• _THE PROBLEM_
Only these lines of the data below are wanted: the one with "41, 64, 80 ||", the one with "A chain may", and any lines between them, each repeated exactly.

• _EXCERPTED DATA_
**src/rtl/fpga_config_loader.sv**
```systemverilog
// rtl/fpga_config_loader.sv - byte-stream loader for the LUT fabric config registers
// Frame: HEADER, then {truth[7:0], truth[15:8], sel} per LUT, then XOR checksum of the payload.
module fpga_config_loader #(
  parameter int unsigned NUM_LUTS = 15,
  parameter logic [7:0]  HEADER   = 8'hA5,
  parameter int unsigned TIMEOUT  = 1024
) (
  input  logic        clk,
  input  logic        rst_n,
  input  logic        start,
  input  logic        in_valid,
  input  logic [7:0]  in_data,
  output logic        in_ready,
  output logic        cfg_we,
  output logic [3:0]  cfg_addr,
  output logic [15:0] cfg_truth,
  output logic [7:0]  cfg_sel,
  output logic        busy,
  output logic        done,
  output logic        err,
  output logic        fabric_en
);
  localparam int unsigned TW       = $clog2(TIMEOUT + 1);
  localparam logic [3:0]  LAST_LUT = 4'(NUM_LUTS - 1);

  typedef enum logic [2:0] {S_IDLE, S_HDR, S_LOAD, S_CHK, S_DONE, S_ERR} state_t;

  state_t        state_q, state_d;
  logic [1:0]    byte_cnt_q, byte_cnt_d;
  logic [3:0]    lut_idx_q, lut_idx_d;
  logic [7:0]    csum_q, csum_d;
  logic [TW-1:0] tmo_q, tmo_d;
  logic [TW-1:0] tmo_inc;
  logic [15:0]   truth_q, truth_d;
  logic          cfg_we_q, cfg_we_d;
  logic [3:0]    cfg_addr_q, cfg_addr_d;
  logic [15:0]   cfg_truth_q, cfg_truth_d;
  logic [7:0]    cfg_sel_q, cfg_sel_d;
  logic          accept;

  assign busy      = (state_q == S_HDR) || (state_q == S_LOAD) || (state_q == S_CHK);
  assign in_ready  = busy;
  assign accept    = in_valid && busy;
  assign done      = (state_q == S_DONE);
  assign err       = (state_q == S_ERR);
  assign fabric_en = done;
  assign cfg_we    = cfg_we_q;
  assign cfg_addr  = cfg_addr_q;
  assign cfg_truth = cfg_truth_q;
  assign cfg_sel   = cfg_sel_q;

  always_comb begin
    state_d     = state_q;
    byte_cnt_d  = byte_cnt_q;
    lut_idx_d   = lut_idx_q;
    csum_d      = csum_q;
    tmo_d       = tmo_q;
    truth_d     = truth_q;
    cfg_we_d    = 1'b0;
    cfg_addr_d  = cfg_addr_q;
    cfg_truth_d = cfg_truth_q;
    cfg_sel_d   = cfg_sel_q;
    tmo_inc     = tmo_q + TW'(1);
    case (state_q)
      S_IDLE, S_DONE, S_ERR: begin
        if (start) begin
          state_d    = S_HDR;
          byte_cnt_d = '0;
          lut_idx_d  = '0;
          csum_d     = '0;
          tmo_d      = '0;
        end
      end
      S_HDR, S_LOAD, S_CHK: begin
        if (!accept) begin
          tmo_d = tmo_inc;
          if (tmo_inc == TW'(TIMEOUT)) state_d = S_ERR;
        end else begin
          tmo_d = '0;
          if (state_q == S_HDR) begin
            state_d = (in_data == HEADER) ? S_LOAD : S_ERR;
          end else if (state_q == S_CHK) begin
            state_d = (in_data == csum_q) ? S_DONE : S_ERR;
          end else begin
            csum_d = csum_q ^ in_data;
            if (byte_cnt_q == 2'd0) begin
              truth_d[7:0] = in_data;
              byte_cnt_d   = 2'd1;
            end else if (byte_cnt_q == 2'd1) begin
              truth_d[15:8] = in_data;
              byte_cnt_d    = 2'd2;
            end else begin
              // Third byte completes the LUT: the write strobe lands on the next cycle.
              byte_cnt_d  = 2'd0;
              cfg_we_d    = 1'b1;
              cfg_addr_d  = lut_idx_q;
              cfg_truth_d = truth_q;
              cfg_sel_d   = in_data;
              lut_idx_d   = lut_idx_q + 4'd1;
              if (lut_idx_q == LAST_LUT) state_d = S_CHK;
            end
          end
        end
      end
      default: state_d = S_IDLE;
    endcase
  end

  always_ff @(posedge clk or negedge rst_n) begin
    if (!rst_n) begin
      state_q     <= S_IDLE;
      byte_cnt_q  <= '0;
      lut_idx_q   <= '0;
      csum_q      <= '0;
      tmo_q       <= '0;
      truth_q     <= '0;
      cfg_we_q    <= 1'b0;
      cfg_addr_q  <= '0;
      cfg_truth_q <= '0;
      cfg_sel_q   <= '0;
    end else begin
      state_q     <= state_d;
      byte_cnt_q  <= byte_cnt_d;
      lut_idx_q   <= lut_idx_d;
      csum_q      <= csum_d;
      tmo_q       <= tmo_d;
      truth_q     <= truth_d;
      cfg_we_q    <= cfg_we_d;
      cfg_addr_q  <= cfg_addr_d;
      cfg_truth_q <= cfg_truth_d;
      cfg_sel_q   <= cfg_sel_d;
    end
  end

endmodule

```
**config.mk**
```make
export PLATFORM = sky130hd
export DESIGN_NAME = fpga_config_loader
export DESIGN_NICKNAME = d
export VERILOG_FILES = /design/src/rtl/fpga_config_loader.sv
export SDC_FILE = /design/constraint.sdc
export NUM_CORES = 1
export LEC_CHECK = 0
export ABC_AREA = 1
export BUFFER_PORTS_ARGS = -buffer_cell sky130_fd_sc_hd__buf_2
export CORE_MARGIN = 1
export CORE_UTILIZATION = 40
export CTS_CLUSTER_DIAMETER = 120
export DETAILED_ROUTE_END_ITERATION = 12
export GPL_ROUTABILITY_DRIVEN = 1
export PLACE_DENSITY = 0.62
export SLEW_MARGIN = 20
export SYNTH_ARGS = -nofsm -noshare
export SYNTH_HDL_FRONTEND = slang
export SYNTH_SLANG_ARGS = --single-unit
```
**constraint.sdc**
```tcl
create_clock -name clk -period 4.7 [get_ports clk]
set_clock_uncertainty 0.15 [all_clocks]
set_input_delay 0.47 -clock clk [delete_from_list [all_inputs] [get_ports clk]]
set_output_delay 0.47 -clock clk [all_outputs]
set_load 0.02 [all_outputs]
```
=== Word-level counts from Yosys, hierarchy flattened ===
Index checks and enable logic that the tools add are counted.

* Add/subtract/negate cells: 2
* Equal/unequal tests: 20
* Muxes and demuxes: 39
* Bitwise operators: 5
* Reductions and logical operators: 15

{| class="wikitable"
|+ Operator list
! operator !! number
|-
| 8-bit 2-to-1 mux || 4
|-
| 3-bit 2-to-1 mux || 9
|-
| 4-bit 2-to-1 mux || 6
|-
| 11-bit 2-to-1 mux || 2
|-
| 11-bit one-hot mux with 2 select lines || 1
|-
| 8-bit one-hot mux with 2 select lines || 1
|-
| 5-bit != test (second input constant) || 3
|-
| 5-bit AND reduction || 3
|-
| 2-bit 2-to-1 mux || 6
|-
| 2-bit != test (second input constant) || 6
|-
| 6-bit AND reduction || 2
|-
| 11-bit by 1-bit adder with 11-bit output (second input constant) || 1
|-
| 11-bit == test (second input constant) || 1
|-
| 8-bit == test || 1
|-
| 8-bit == test (second input constant) || 1
|-
| 4-bit one-hot mux with 2 select lines || 1
|-
| 8-bit XOR || 1
|-
| 1-bit 2-to-1 mux || 7
|-
| 7-bit AND reduction || 1
|-
| 3-bit by 2-bit == test with 1-bit output (second input constant) || 2
|-
| 3-bit == test (second input constant) || 2
|-
| 3-bit one-hot mux with 2 select lines || 1
|-
| 3-bit OR reduction || 2
|-
| 4-bit by 1-bit adder with 4-bit output (second input constant) || 1
|-
| other kinds (12) || 16
|}

* Register bits: 73
* Bits of input ports: 12
* Word-level logic and storage cells: 92

=== Logic depth before layout (Yosys ltp) ===
Gate-level depths: netlist of run 1.

* Depth in word-level cells: 8
* Depth in mapped cells: 12
* Depth with buffers taken out: 12

=== Worst setup path before layout of run 1 ===
Ideal clock, no wire load.

* Path type: reg2out
* Start point: register state_q[2]
* End point: output port fabric_en
* Arrival time: 1.373 ns
* Slack: 2.707 ns
* Cell stages (with the launch flop): 4
* Path buffers: 1
* Cells stage by stage: dfrtp_1 > inv_1 > nor3_1 > buf_4

* Word-level cells in the longest chain between the ends: 1

{| class="wikitable"
|+ Ends and longest elaborated chain
! item !! line !! RTL
|-
| start, declared || 28 || <nowiki>state_t state_q, state_d;</nowiki>
|-
| start signal, assigned || 122 || <nowiki>state_q <= state_d;</nowiki>
|-
| 3-bit == test || 44 || <nowiki>assign done = (state_q == S_DONE);</nowiki>
|-
| end, declared || 21 || <nowiki>output logic fabric_en</nowiki>
|}

Every way passes these cells.

=== Worst setup path in the final report of run 1 ===
* Start point: register state_q[1]
* End point: register cfg_addr_q[0] (netlist: cfg_addr[0])

* Word-level cells in the longest chain between the ends: 5
* Elaborated cells on any way between the ends: 10
* Classes of those cells: eq/ne (3); bitwise (2); reduce/logical (5)

{| class="wikitable"
|+ Ends and longest elaborated chain
! item !! line !! RTL
|-
| 3-bit by 1-bit == test with 1-bit output / 3-bit by 2-bit == test with 1-bit output (equally long branches) || 41, 64, 80 ||
|-
| 1-bit logical OR (2 in a row) || 41 || <nowiki>assign busy = (state_q == S_HDR) || (state_q == S_LOAD) || (state_q == S_CHK);</nowiki>
|-
| 1-bit logical AND || 43 || <nowiki>assign accept = in_valid && busy;</nowiki>
|-
| 6-bit AND reduction (no source line) * || n/a ||
|-
| end signal, assigned || 129 || <nowiki>cfg_addr_q <= cfg_addr_d;</nowiki>
|-
| end, declared || 36 || <nowiki>logic [3:0] cfg_addr_q, cfg_addr_d;</nowiki>
|}

Every way passes the cells marked *; elsewhere a longest branch is shown, timed or not.
A chain may end at the register's enable or synchronous reset.

==> results.toml, run 1 <==
[outcome]
outcome = "finished clean"

[timing]
fmax_mhz = 384.8
slew_headroom_pct = 40.47
finalHoldViolations = 0
setup_viol = 0
slew_viol_final = 0
tns_ps = 0
tightest_slew_ps = 892.9
post-route-min-period_ps = 2599
rsz0062_at_grt = "no"
period_share_pct = 55.29
hold_ws_ps = 74.24

[routing]
drc = 0
dr_wl_met2_um = 3227
firstDrtPassIters = 5
routed.top_layer = "met4"
drt-initial-drc-count = 102
m1WireLength_um = 3625
wire_per_inst_um = 12.70
vias = 2728
wirelength_um = 7201
viasPerCell = 4.811
ant_nets = 0
wl_met3_um = 296

[power]
pwr_density_cell_nw_per_um2 = 607.8
vdd_drop_max_mv = 0.2905
power_mw = 2.432
leakagePower_nw = 2.065

[cts]
clkSlewWorstSetupHoldPaths_ps = 80
cts_root_buffer = "clkbuf_8"
post_cts_buffers = 0
cts_buffers = 9
cts_hold_buf = 0
cts_tree = "done"
h-tree-depth = 3
cts_sinks = 73
clock_latency_ps = 340
clk_path_buf_depth = 2
post_cts_resized = 0

[finish]
area_delta_synth_final_pct = 14.13
fill_cells = 851
antennaDiodeCount = 0
fin_nets = 472
finish.utilization_pct = 47.97
drive_gt1_share_pct = 18.61
fin_area_um2 = 4001

[logic_synthesis]
avgSynthCellArea_um2 = 8.509
synth_nets = 427
synth-edff-count = 0
yosys.area.top_type = "dfrtp_1"
ys_ff_latch = 73
ys.flop_type = "dfrtp_1"
synth_top_family_by_area = "simple AND/OR/NAND/NOR gates"
syn_area_um2 = 3506
yosysMostFrequentCell = "nand2_1"
ys_types = 39
synth-compound-area-share_pct = 10.89
synthMuxAreaShare_pct = 0
synthArstFlopShare_pct = 100.0
synthCells = 412
synth-simple-area-share_pct = 26.34
yosysTopAreaCellShare_pct = 52.11
yosys_warnings = 0
ys_seq_area_share_pct = 52.11
synthTopCellsByArea = "dfrtp_1 52%, nand2_1 15%, inv_1 5.0%"
synth-adder-area-share_pct = 1.071
synthXorXnorAreaFrac_pct = 1.249
ys_top_cells_by_count = "143 x nand2_1, 73 x dfrtp_1, 47 x inv_1"

[critical_path]
critPathMaxFanout = 49
required_ps = 4780
start_kind = "register"
crit_type = "reg -> reg"
end_kind = "register"
cp.arrival_ps = 2670

[die]
die_h_um = 95.62
start_util_pct = 42.03
core-area_um2 = 8341
ios = 46
dieWidth_um = 95.62
num_rows = 33
dieArea_um2 = 9143

[run]
cap_violations = 0

[global_route]
grtUsageTotal_pct = 17.33
overflow = 0
grt_pass1_wl_um = 11940
grt_pass1_vias = 2540
grt_max_degree = 50
antenna_found_initial = 0

[placement]
place_congestion = 0.8398
place_area_um2 = 3782
io_buffer_count = 45
hpwl_um = 5065

[hold_path]
hold_path_class = "in -> async"
worst paths after layout:
check                      startpoint  slack [ps]  depth (start not counted)       endpoint
setup / recovery           state_q[1]        2100                          8    cfg_addr[0]
hold / removal                  rst_n          70                          1  cfg_truth[14]
setup reg to reg           state_q[1]        2100                          8    cfg_addr[0]
hold reg to reg            truth_q[3]         320                          2   cfg_truth[3]
max in group asynchronous       rst_n        3320                          2     state_q[0]
min in group clk           in_data[0]         270                          3     truth_q[8]
flip-flops by register name, indices dropped and copies added, names as in the netlist:
register,cells
cfg_truth,16
truth_q,16
tmo_q,11
cfg_sel,8
csum_q,8
cfg_addr,4
lut_idx_q,4
state_q,3
byte_cnt_q,2
cfg_we,1
power breakdown:
| group | internal [mW] | switching (mW) |
|---|---|---|
| logic | 0.297 | 0.605 |
| registers | 0.845 | 0.138 |
| clock network | 0.301 | 0.245 |
critical path: stages, from the launching register on:
cell and delay (ps):
dfrtp_1 490, nor2_4 180, nor2_8 80, nand2_4 80, clkinv_2 100, nand3_2 620
clkinv_1 530, nor2_1 200, nor2_1 60
cell type report:
type                            count  area (um2)  area share, %
Sequential cell                    73        1827          45.65
Tap cell                          105       131.4          3.283
Clock buffer                       10       127.6          3.189
Timing Repair Buffer               46       232.7          5.816
Multi-Input combinational cell    274        1386          34.65
Inverter                           53       205.2          5.128
Clock inverter                      6       91.34          2.283
kinds of logic after synthesis:
group	after synthesis
compound gates	66
xor+xnor	5
fa+ha+maj	3
buf+inv	65
flops	73
simple gates	200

• _REPLY TO THE EXERCISE_
| 3-bit by 1-bit == test with 1-bit output / 3-bit by 2-bit == test with 1-bit output (equally long branches) || 41, 64, 80 ||
|-
| 1-bit logical OR (2 in a row) || 41 || <nowiki>assign busy = (state_q == S_HDR) || (state_q == S_LOAD) || (state_q == S_CHK);</nowiki>
|-
| 1-bit logical AND || 43 || <nowiki>assign accept = in_valid && busy;</nowiki>
|-
| 6-bit AND reduction (no source line) * || n/a ||
|-
| end signal, assigned || 129 || <nowiki>cfg_addr_q <= cfg_addr_d;</nowiki>
|-
| end, declared || 36 || <nowiki>logic [3:0] cfg_addr_q, cfg_addr_d;</nowiki>
|}

Every way passes the cells marked *; elsewhere a longest branch is shown, timed or not.
A chain may end at the register's enable or synchronous reset.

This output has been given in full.